Environmental triggers for inflammatory bowel disease

Ashwin N Ananthakrishnan
Current Gastroenterology Reports 2013, 15 (1): 302
Inflammatory bowel diseases [IBD; Crohn's disease (CD), ulcerative colitis (UC)] are chronic immunologically mediated diseases that are due to a dysregulated immune response to intestinal flora in a genetically susceptible host. Despite advances in genetics, the likelihood of occurrence of disease remains incompletely explained and there appears to be a strong role for the environment in mediating risk of disease. Smoking remains the most widely studied and replicated risk factor, contributing to increased risk and severity of CD while conferring protection against UC. Recent data has suggested novel risk factors. Lower plasma vitamin D is associated with an increased risk of Crohn's disease, and vitamin D supplementation may prevent relapse of disease. Several medications including oral contraceptives, post-menopausal hormone replacement, aspirin, NSAIDs, and antibiotics may increase risk of CD or UC with the mechanisms of effect remaining inadequately defined.
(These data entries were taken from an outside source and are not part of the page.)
$ cat src/rtl/rect_fill_draw.sv
// Filled-rectangle rasteriser feeding the VGA pixel-write port, one pixel per clock.
// Optional screen clipping is enabled with `define RECT_CLIP_EN.
module rect_fill_draw #(
  parameter int                   COORD_W   = 10,
  parameter int                   SIZE_W    = 10,
  parameter int                   COLOUR_W  = 3,
  parameter logic [COLOUR_W-1:0]  BG_COLOUR = '0,
  parameter int                   SCREEN_W  = 160,
  parameter int                   SCREEN_H  = 120
) (
  input  logic                clk,
  input  logic                resetn,
  input  logic                start,
  input  logic [COORD_W-1:0]  x_in,
  input  logic [COORD_W-1:0]  y_in,
  input  logic [SIZE_W-1:0]   w_in,
  input  logic [SIZE_W-1:0]   h_in,
  input  logic [COLOUR_W-1:0] colour_in,
  input  logic                erase,
  output logic                busy,
  output logic                done,
  output logic                writeEn,
  output logic [COORD_W-1:0]  x_out,
  output logic [COORD_W-1:0]  y_out,
  output logic [COLOUR_W-1:0] colour
);

`ifdef RECT_CLIP_EN
  localparam bit CLIP_EN = 1'b1;
`else
  localparam bit CLIP_EN = 1'b0;
`endif

  typedef enum logic [1:0] {IDLE, DRAW, DONE} state_t;

  state_t                state_q;
  logic [COORD_W-1:0]    x0_q, y0_q;
  logic [SIZE_W-1:0]     w_q, h_q, cx_q, cy_q;
  logic [COLOUR_W-1:0]   colour_q;
  logic                  busy_q, done_q, we_q;

  // Clipping compares the unwrapped sum so pixels past the right/bottom edge never alias back on screen.
  function automatic logic on_screen(input logic [COORD_W-1:0] xb, input logic [SIZE_W-1:0] dx,
                                     input logic [COORD_W-1:0] yb, input logic [SIZE_W-1:0] dy);
    logic [COORD_W:0] sx, sy;
    sx = {1'b0, xb} + (COORD_W+1)'(dx);
    sy = {1'b0, yb} + (COORD_W+1)'(dy);
    return !CLIP_EN || ((sx < (COORD_W+1)'(SCREEN_W)) && (sy < (COORD_W+1)'(SCREEN_H)));
  endfunction

  always_ff @(posedge clk or negedge resetn) begin
    if (!resetn) begin
      state_q  <= IDLE;
      x0_q     <= '0;
      y0_q     <= '0;
      w_q      <= '0;
      h_q      <= '0;
      cx_q     <= '0;
      cy_q     <= '0;
      colour_q <= '0;
      busy_q   <= 1'b0;
      done_q   <= 1'b0;
      we_q     <= 1'b0;
    end else begin
      case (state_q)
        IDLE: begin
          if (start) begin
            w_q    <= w_in;
            h_q    <= h_in;
            busy_q <= 1'b1;
            if (w_in == '0 || h_in == '0) begin
              state_q <= DONE;
              done_q  <= 1'b1;
            end else begin
              // Origin is only taken for real draws so x_out/y_out keep the last drawn pixel otherwise.
              state_q  <= DRAW;
              x0_q     <= x_in;
              y0_q     <= y_in;
              cx_q     <= '0;
              cy_q     <= '0;
              colour_q <= erase ? BG_COLOUR : colour_in;
              we_q     <= on_screen(x_in, '0, y_in, '0);
            end
          end
        end
        DRAW: begin
          if (cx_q == w_q - SIZE_W'(1)) begin
            if (cy_q == h_q - SIZE_W'(1)) begin
              // Counters hold on the final pixel so the coordinate outputs keep it.
              state_q <= DONE;
              we_q    <= 1'b0;
              done_q  <= 1'b1;
            end else begin
              cx_q <= '0;
              cy_q <= cy_q + SIZE_W'(1);
              we_q <= on_screen(x0_q, '0, y0_q, cy_q + SIZE_W'(1));
            end
          end else begin
            cx_q <= cx_q + SIZE_W'(1);
            we_q <= on_screen(x0_q, cx_q + SIZE_W'(1), y0_q, cy_q);
          end
        end
        DONE: begin
          state_q <= IDLE;
          done_q  <= 1'b0;
          busy_q  <= 1'b0;
        end
        default: state_q <= IDLE;
      endcase
    end
  end

  assign busy    = busy_q;
  assign done    = done_q;
  assign writeEn = we_q;
  assign colour  = colour_q;
  assign x_out   = x0_q + COORD_W'(cx_q);
  assign y_out   = y0_q + COORD_W'(cy_q);

endmodule
[config.mk]
export PLATFORM = sky130hd
export DESIGN_NAME = multicycle_control
export DESIGN_NICKNAME = d
export VERILOG_FILES = /design/src/rtl/mips_ctrl_pkg.sv /design/src/rtl/ctrl_output_decode.sv /design/src/rtl/multicycle_control.sv
export SDC_FILE = /design/constraint.sdc
export NUM_CORES = 1
export LEC_CHECK = 0
export BUFFER_PORTS_ARGS = -buffer_cell sky130_fd_sc_hd__buf_2
export CORE_MARGIN = 3
export CORE_UTILIZATION = 41
export DETAILED_ROUTE_END_ITERATION = 6
export PLACE_DENSITY_LB_ADDON = 0.05
export SYNTH_ARGS = -nofsm -noshare
export SYNTH_HDL_FRONTEND = slang
export SYNTH_SLANG_ARGS = --single-unit
[constraint.sdc]
create_clock -name clk -period 4 [get_ports clk]
set_input_delay 0 -clock clk [delete_from_list [all_inputs] [get_ports clk]]
set_output_delay 0 -clock clk [all_outputs]
set_load 0.005 [all_outputs]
There is continuing evidence that depression and psychosocial stress may play a role in the pathogenesis of both CD and UC, while at the same time also increasing risk for disease flares. There is also a growing understanding of the role of diet on IBD, in particular through its effect on the microbiome. Animal protein intake and n-6 fatty acids may increase risk of UC while n-3 fatty acids and dietary fiber may confer protection. The effect of diet on established disease remains poorly studied. There is need for routine measurement of a spectrum of environmental exposures in prospective studies to further our understanding.